*What is needed:* Copy each line of the data beneath in which the word "pwdata" appears.

*Data extract:*
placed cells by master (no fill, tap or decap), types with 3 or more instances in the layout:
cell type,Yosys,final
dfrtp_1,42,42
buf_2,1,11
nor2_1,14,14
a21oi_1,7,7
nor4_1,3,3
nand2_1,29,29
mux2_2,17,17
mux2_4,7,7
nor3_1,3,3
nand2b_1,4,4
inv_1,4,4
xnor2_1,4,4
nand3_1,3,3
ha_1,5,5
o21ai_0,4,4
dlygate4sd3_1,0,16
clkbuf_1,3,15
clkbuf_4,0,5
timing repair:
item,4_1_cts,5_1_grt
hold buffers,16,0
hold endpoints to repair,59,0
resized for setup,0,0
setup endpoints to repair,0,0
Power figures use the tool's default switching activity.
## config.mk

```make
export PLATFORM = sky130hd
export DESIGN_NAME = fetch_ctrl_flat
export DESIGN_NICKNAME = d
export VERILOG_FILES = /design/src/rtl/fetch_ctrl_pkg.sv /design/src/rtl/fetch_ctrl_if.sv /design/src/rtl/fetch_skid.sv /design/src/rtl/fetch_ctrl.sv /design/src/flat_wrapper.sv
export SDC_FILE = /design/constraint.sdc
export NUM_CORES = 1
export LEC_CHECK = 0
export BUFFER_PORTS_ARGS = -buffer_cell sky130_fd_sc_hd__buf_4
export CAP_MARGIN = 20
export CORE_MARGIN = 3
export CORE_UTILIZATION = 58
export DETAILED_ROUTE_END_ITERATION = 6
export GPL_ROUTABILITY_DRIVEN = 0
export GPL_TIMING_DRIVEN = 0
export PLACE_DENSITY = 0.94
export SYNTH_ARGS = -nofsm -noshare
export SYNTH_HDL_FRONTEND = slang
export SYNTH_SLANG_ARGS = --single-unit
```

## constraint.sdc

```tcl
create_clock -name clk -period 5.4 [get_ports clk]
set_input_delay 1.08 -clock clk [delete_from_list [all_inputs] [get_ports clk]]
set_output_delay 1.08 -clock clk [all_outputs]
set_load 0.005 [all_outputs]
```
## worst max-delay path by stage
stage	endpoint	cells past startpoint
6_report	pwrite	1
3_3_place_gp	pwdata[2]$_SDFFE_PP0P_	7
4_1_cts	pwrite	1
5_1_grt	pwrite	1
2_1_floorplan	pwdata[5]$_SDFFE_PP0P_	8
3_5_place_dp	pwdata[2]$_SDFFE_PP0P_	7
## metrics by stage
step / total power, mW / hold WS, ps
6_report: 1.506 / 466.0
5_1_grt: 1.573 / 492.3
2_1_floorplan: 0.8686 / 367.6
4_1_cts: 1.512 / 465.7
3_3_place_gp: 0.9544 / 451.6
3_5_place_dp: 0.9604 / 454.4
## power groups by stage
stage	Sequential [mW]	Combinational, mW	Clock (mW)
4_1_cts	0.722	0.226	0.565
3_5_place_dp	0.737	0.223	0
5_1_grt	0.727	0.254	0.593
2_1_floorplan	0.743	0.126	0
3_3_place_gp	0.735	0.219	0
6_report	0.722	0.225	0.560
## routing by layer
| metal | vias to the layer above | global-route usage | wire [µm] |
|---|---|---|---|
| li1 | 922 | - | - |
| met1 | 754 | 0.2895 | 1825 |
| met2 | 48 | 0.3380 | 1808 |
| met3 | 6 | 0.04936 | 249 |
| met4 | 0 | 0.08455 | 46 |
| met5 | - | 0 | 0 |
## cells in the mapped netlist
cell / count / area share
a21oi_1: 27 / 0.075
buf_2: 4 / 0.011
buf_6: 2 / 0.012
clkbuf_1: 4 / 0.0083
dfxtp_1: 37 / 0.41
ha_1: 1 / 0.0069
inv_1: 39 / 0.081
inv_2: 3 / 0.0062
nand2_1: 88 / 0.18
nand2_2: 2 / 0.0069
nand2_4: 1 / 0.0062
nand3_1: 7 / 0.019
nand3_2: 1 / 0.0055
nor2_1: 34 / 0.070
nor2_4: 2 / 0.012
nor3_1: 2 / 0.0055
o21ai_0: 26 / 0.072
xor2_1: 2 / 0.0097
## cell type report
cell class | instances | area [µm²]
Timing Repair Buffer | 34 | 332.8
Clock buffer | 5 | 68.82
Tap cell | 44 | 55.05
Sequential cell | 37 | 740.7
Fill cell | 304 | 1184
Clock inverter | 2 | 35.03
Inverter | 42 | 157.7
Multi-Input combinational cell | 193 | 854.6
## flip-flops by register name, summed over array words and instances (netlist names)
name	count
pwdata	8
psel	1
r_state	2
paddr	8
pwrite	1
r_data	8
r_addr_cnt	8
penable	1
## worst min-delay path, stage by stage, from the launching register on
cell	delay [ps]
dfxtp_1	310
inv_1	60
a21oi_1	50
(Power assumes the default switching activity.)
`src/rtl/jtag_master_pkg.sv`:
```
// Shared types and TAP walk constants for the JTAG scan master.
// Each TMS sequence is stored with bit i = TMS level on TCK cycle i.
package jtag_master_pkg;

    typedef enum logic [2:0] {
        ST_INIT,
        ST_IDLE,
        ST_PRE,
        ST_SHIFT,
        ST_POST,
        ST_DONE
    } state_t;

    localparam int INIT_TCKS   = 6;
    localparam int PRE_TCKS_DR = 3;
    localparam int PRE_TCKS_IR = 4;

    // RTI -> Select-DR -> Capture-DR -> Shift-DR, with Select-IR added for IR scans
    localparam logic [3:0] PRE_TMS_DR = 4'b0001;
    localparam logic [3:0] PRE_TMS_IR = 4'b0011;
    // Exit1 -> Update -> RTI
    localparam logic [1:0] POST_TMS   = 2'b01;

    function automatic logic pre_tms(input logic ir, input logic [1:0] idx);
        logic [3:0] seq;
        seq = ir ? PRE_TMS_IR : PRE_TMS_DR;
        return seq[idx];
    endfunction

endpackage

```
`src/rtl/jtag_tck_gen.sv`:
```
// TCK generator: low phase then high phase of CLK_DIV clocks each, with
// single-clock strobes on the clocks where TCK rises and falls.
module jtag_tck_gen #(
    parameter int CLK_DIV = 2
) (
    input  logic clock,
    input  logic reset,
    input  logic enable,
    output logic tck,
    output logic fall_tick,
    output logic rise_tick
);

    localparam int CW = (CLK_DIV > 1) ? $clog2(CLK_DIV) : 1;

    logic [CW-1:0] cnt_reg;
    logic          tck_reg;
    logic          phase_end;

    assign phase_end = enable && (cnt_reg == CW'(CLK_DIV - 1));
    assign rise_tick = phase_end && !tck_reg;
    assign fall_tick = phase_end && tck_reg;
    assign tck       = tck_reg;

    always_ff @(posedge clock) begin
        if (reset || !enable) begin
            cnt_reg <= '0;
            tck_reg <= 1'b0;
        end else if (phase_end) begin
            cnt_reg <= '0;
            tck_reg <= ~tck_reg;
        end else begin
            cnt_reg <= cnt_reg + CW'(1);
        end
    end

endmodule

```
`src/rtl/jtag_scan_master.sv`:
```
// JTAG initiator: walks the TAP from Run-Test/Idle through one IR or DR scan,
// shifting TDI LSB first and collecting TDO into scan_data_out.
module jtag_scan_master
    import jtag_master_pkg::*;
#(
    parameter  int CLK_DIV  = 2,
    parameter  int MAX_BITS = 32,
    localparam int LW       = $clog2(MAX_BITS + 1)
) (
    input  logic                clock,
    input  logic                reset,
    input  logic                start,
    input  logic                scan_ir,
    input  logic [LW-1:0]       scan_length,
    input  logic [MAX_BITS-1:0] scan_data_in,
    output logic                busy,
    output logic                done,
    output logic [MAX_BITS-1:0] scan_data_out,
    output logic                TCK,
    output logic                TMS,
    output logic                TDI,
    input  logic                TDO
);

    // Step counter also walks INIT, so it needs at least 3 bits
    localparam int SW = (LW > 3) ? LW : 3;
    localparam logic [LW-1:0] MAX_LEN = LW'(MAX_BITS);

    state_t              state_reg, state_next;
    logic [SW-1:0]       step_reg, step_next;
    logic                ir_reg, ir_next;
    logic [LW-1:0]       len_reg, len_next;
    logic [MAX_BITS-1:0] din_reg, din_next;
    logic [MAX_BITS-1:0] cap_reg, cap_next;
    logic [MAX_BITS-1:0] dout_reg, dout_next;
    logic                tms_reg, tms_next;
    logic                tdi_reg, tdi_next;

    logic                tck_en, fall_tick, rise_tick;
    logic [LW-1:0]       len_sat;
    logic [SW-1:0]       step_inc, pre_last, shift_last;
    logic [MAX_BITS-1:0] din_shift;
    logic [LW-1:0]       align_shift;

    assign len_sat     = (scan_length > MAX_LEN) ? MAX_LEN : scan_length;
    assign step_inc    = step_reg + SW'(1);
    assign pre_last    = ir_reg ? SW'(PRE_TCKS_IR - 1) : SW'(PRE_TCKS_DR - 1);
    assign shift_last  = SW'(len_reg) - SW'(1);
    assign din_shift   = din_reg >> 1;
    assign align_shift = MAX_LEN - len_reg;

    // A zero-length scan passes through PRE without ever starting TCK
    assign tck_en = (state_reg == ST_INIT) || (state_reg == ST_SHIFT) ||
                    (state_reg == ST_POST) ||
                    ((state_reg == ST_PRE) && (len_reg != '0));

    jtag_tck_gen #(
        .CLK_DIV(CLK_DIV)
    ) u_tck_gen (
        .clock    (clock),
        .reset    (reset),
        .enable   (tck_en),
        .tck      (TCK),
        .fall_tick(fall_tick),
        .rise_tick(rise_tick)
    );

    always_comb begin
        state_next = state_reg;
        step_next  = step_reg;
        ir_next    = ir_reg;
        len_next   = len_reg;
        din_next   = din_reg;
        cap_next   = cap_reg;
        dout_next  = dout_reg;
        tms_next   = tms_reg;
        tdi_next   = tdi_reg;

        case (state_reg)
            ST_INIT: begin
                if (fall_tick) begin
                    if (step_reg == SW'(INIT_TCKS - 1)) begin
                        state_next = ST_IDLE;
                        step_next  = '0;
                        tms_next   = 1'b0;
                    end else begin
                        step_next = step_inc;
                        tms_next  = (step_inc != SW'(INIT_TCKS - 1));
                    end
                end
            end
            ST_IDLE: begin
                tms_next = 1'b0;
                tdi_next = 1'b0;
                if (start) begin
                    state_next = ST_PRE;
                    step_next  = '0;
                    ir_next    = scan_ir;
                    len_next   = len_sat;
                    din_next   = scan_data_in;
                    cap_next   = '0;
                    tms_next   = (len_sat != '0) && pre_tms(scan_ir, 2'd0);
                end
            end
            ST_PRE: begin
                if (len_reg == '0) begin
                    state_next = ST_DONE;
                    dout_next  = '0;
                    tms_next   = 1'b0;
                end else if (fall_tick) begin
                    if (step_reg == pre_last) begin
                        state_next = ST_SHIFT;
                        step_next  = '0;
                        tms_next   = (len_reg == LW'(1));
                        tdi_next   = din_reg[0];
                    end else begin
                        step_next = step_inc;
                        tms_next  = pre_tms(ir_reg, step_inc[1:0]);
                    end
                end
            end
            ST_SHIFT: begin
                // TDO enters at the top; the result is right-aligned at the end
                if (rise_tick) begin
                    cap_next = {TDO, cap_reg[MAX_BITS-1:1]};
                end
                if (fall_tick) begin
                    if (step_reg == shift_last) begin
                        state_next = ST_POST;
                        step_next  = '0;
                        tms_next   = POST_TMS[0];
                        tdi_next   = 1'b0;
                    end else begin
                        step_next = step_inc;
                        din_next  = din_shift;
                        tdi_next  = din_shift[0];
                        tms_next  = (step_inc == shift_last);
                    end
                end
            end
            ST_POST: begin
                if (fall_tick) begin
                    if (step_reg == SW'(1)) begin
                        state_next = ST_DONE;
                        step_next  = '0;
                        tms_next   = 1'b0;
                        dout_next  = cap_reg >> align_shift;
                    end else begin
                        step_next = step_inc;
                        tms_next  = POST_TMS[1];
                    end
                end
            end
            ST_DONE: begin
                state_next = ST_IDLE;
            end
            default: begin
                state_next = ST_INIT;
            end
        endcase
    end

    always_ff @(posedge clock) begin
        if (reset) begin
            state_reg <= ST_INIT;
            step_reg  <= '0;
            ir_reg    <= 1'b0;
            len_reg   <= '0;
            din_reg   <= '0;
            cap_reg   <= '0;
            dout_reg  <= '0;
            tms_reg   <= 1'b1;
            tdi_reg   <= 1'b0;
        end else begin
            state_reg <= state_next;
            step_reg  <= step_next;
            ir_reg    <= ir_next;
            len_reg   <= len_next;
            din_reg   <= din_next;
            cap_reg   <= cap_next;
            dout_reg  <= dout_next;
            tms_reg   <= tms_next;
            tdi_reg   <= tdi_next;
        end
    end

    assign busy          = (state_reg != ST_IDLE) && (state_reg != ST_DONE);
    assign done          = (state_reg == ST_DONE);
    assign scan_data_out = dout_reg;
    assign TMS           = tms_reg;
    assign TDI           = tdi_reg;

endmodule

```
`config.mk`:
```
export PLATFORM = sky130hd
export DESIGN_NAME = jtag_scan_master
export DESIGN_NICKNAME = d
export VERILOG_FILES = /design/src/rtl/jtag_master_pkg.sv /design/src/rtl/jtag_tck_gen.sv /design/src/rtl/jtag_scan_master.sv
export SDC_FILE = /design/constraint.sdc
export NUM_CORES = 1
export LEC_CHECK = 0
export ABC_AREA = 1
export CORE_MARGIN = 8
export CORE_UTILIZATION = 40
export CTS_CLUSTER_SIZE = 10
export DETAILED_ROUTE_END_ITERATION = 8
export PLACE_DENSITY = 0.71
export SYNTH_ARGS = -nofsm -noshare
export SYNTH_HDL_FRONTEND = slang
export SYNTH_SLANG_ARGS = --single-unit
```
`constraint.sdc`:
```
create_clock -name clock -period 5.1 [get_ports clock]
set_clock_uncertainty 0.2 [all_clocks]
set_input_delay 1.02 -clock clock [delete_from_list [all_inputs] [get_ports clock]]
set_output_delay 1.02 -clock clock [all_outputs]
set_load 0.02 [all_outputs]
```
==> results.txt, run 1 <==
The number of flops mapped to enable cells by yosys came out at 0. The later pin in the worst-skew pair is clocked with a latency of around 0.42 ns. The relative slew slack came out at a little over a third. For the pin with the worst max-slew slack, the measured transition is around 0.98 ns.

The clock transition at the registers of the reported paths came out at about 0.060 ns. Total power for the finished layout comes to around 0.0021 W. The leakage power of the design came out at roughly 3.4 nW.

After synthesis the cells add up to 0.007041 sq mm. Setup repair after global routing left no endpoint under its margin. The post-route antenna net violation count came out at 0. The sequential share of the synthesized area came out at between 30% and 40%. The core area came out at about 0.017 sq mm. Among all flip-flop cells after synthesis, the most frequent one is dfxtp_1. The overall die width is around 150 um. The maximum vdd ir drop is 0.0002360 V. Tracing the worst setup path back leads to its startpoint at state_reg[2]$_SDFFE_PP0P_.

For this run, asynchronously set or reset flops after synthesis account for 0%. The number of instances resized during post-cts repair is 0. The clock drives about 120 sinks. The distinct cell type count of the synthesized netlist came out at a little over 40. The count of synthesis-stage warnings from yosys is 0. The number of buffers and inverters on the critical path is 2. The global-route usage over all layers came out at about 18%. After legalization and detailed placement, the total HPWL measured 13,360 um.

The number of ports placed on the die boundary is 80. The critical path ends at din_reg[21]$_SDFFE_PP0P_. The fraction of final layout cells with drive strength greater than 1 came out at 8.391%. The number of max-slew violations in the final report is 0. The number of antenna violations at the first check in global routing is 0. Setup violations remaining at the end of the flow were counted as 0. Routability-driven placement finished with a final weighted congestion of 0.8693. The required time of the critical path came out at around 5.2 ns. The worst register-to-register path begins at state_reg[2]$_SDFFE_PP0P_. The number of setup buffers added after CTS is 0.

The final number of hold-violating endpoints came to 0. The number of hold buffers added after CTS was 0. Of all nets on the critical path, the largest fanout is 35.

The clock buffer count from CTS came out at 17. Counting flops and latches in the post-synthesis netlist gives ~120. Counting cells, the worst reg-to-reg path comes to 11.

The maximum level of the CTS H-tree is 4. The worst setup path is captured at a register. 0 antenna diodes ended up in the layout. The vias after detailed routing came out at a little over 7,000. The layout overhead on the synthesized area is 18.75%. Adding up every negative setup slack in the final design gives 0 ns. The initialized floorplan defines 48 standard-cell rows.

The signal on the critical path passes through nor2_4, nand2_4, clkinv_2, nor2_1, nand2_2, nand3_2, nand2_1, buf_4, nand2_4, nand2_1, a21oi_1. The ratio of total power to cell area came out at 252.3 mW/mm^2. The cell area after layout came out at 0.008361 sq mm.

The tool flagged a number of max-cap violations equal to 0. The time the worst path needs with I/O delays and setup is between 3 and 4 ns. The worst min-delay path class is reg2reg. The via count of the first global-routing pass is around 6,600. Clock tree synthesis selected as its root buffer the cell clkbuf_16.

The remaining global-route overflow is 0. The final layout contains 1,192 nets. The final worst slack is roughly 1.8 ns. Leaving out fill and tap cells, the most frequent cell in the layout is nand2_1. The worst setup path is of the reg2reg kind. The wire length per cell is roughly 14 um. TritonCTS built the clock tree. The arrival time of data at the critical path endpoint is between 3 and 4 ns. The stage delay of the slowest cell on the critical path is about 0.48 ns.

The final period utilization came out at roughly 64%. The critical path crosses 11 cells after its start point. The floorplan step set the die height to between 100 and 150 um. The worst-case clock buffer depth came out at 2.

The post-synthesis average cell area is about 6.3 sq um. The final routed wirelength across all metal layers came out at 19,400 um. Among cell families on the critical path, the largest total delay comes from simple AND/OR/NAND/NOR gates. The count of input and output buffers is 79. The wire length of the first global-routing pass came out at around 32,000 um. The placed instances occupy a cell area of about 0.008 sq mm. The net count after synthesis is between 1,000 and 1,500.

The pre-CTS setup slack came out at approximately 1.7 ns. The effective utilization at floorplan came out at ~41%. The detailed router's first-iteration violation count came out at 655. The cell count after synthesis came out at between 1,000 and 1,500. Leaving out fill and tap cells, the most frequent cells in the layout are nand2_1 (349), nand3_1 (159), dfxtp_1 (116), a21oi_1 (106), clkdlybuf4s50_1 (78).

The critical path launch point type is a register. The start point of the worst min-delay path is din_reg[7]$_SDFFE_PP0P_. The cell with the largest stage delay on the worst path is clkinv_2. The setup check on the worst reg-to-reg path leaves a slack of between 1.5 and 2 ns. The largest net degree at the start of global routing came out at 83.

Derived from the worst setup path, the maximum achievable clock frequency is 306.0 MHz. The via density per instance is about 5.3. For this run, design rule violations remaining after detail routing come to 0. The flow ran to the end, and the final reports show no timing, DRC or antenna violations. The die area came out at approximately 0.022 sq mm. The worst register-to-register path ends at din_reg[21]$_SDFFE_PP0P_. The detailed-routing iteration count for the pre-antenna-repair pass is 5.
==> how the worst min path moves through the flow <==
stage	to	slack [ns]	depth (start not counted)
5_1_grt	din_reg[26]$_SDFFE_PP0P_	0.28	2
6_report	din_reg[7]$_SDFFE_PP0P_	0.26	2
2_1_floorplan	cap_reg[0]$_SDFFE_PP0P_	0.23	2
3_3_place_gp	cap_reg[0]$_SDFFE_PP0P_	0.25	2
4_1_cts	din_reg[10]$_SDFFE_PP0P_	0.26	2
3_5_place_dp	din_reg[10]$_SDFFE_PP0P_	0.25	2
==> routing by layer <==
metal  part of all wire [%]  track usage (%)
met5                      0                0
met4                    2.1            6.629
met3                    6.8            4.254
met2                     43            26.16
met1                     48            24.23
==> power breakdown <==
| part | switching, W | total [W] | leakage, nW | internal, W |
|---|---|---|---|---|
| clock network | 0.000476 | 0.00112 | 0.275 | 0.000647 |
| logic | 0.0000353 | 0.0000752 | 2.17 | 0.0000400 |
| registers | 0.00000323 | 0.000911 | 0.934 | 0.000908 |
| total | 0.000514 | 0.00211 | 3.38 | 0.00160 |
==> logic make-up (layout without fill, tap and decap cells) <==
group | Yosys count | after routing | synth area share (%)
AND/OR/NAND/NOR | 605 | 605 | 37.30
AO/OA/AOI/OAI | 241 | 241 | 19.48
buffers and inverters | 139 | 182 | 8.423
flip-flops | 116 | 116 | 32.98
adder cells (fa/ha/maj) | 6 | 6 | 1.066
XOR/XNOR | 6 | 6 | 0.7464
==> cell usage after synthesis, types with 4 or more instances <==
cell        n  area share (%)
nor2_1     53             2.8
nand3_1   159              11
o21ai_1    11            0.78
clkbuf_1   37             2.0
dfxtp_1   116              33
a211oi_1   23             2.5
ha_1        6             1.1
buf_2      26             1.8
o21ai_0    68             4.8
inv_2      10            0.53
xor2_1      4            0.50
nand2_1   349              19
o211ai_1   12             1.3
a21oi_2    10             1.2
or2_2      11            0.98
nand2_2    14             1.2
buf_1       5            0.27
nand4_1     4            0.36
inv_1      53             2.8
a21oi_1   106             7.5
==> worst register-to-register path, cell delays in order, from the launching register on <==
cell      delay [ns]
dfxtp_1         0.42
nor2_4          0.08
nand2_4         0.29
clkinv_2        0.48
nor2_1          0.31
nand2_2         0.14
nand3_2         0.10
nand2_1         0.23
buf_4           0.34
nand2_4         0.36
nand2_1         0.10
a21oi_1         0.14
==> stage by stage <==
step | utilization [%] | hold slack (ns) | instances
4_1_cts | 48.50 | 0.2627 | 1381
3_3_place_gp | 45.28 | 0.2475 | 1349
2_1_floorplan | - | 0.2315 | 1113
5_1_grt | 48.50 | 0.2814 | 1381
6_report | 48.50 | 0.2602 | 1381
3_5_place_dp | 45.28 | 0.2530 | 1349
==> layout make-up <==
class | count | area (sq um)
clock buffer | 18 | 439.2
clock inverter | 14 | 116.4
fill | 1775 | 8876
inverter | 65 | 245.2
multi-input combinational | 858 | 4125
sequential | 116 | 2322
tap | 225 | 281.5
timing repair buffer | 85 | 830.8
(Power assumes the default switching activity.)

*Written response:*
3_3_place_gp	pwdata[2]$_SDFFE_PP0P_	7
2_1_floorplan	pwdata[5]$_SDFFE_PP0P_	8
3_5_place_dp	pwdata[2]$_SDFFE_PP0P_	7
pwdata	8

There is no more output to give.